Modelling cancer with ordinary differential equations How can I model cancer spread and cancer treatment using first order differential equations? 
I will be investigating this topic in my high school math paper, but am unsure of where to begin.
 A: There are many applications of differential equations (e.g. ode, pde, sde, sdpde, etc.) in the study of cancers. You could search the profile of Professor Yang Kuang who is one of the leading figures in mathematical oncology. 
Here is one of the easier models (ode) to understand and apply https://www.mdpi.com/2076-3417/9/1/36. If you want model that directly deals with cancer growth, this is often most accurately modeled with pde, for instance melanoma, ... (on Professor Kuang's research on his website). 
You can find essentially existing mathematical models for practically any cancer type. They can model the cancer in a physiological level, a macroscopic level or multi-scale level (which connects the molecular level to the macroscopic realization of the cancer).
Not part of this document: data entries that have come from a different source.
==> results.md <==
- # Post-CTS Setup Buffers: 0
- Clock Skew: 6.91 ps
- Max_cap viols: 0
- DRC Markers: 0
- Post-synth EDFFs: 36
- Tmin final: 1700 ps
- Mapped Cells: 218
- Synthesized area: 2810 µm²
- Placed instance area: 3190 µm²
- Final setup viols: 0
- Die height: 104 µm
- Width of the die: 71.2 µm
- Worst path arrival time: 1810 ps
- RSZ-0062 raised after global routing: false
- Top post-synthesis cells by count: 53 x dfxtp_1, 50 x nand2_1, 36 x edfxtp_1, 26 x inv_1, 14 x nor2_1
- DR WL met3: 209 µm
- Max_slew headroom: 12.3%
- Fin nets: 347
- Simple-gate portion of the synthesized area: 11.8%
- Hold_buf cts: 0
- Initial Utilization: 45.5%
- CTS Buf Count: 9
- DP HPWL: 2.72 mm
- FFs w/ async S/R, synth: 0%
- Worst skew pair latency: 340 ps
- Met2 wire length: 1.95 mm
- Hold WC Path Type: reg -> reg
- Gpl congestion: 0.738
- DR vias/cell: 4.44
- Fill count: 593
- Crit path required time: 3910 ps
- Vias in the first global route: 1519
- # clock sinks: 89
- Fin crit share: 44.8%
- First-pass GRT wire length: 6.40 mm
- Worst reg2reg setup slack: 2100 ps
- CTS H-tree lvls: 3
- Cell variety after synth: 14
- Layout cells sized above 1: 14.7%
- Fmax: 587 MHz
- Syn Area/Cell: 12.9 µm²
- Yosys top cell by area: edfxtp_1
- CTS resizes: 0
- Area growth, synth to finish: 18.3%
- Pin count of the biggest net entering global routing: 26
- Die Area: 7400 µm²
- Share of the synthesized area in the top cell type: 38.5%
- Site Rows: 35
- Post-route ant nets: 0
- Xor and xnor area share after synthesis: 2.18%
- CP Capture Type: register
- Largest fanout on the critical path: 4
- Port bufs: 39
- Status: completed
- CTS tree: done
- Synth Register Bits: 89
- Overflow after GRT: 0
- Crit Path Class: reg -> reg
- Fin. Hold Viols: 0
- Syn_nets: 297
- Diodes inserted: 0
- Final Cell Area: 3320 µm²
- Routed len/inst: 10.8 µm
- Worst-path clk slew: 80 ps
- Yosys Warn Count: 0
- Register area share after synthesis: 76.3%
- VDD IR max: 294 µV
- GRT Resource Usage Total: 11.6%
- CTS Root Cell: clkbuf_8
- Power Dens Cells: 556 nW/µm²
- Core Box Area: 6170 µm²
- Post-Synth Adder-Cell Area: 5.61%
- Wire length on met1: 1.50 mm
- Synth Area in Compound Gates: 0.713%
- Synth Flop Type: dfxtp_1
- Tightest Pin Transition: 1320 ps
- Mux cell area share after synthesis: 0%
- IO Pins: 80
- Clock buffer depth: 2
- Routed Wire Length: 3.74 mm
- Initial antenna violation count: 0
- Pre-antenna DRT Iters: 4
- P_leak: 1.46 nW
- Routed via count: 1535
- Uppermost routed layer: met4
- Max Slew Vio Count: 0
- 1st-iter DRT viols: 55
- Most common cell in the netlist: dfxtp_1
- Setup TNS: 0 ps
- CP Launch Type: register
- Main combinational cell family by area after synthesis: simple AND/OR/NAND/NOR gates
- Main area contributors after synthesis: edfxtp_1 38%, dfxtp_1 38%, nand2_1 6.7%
There are also phenomenological model (e.g. model that is formulated from what is observed rather than from known physical/biological laws), mechanistic model and hybrid model. The subject is very rich and is at an intersection of many different fields. 
Both heavy mathematical analysis and computational examination can be carried out to study these models. But it is often best study with real (or even synthetic) data, so clinicians would trust your model more. But for a school project, some simulations and understanding of the model would likely to suffice.
For a book reference, Professor Brian Ingalls writes a very readable text called "Mathematical Modeling in Systems Biology". The book (and his website) contains an abundant of example and code for you to learn from.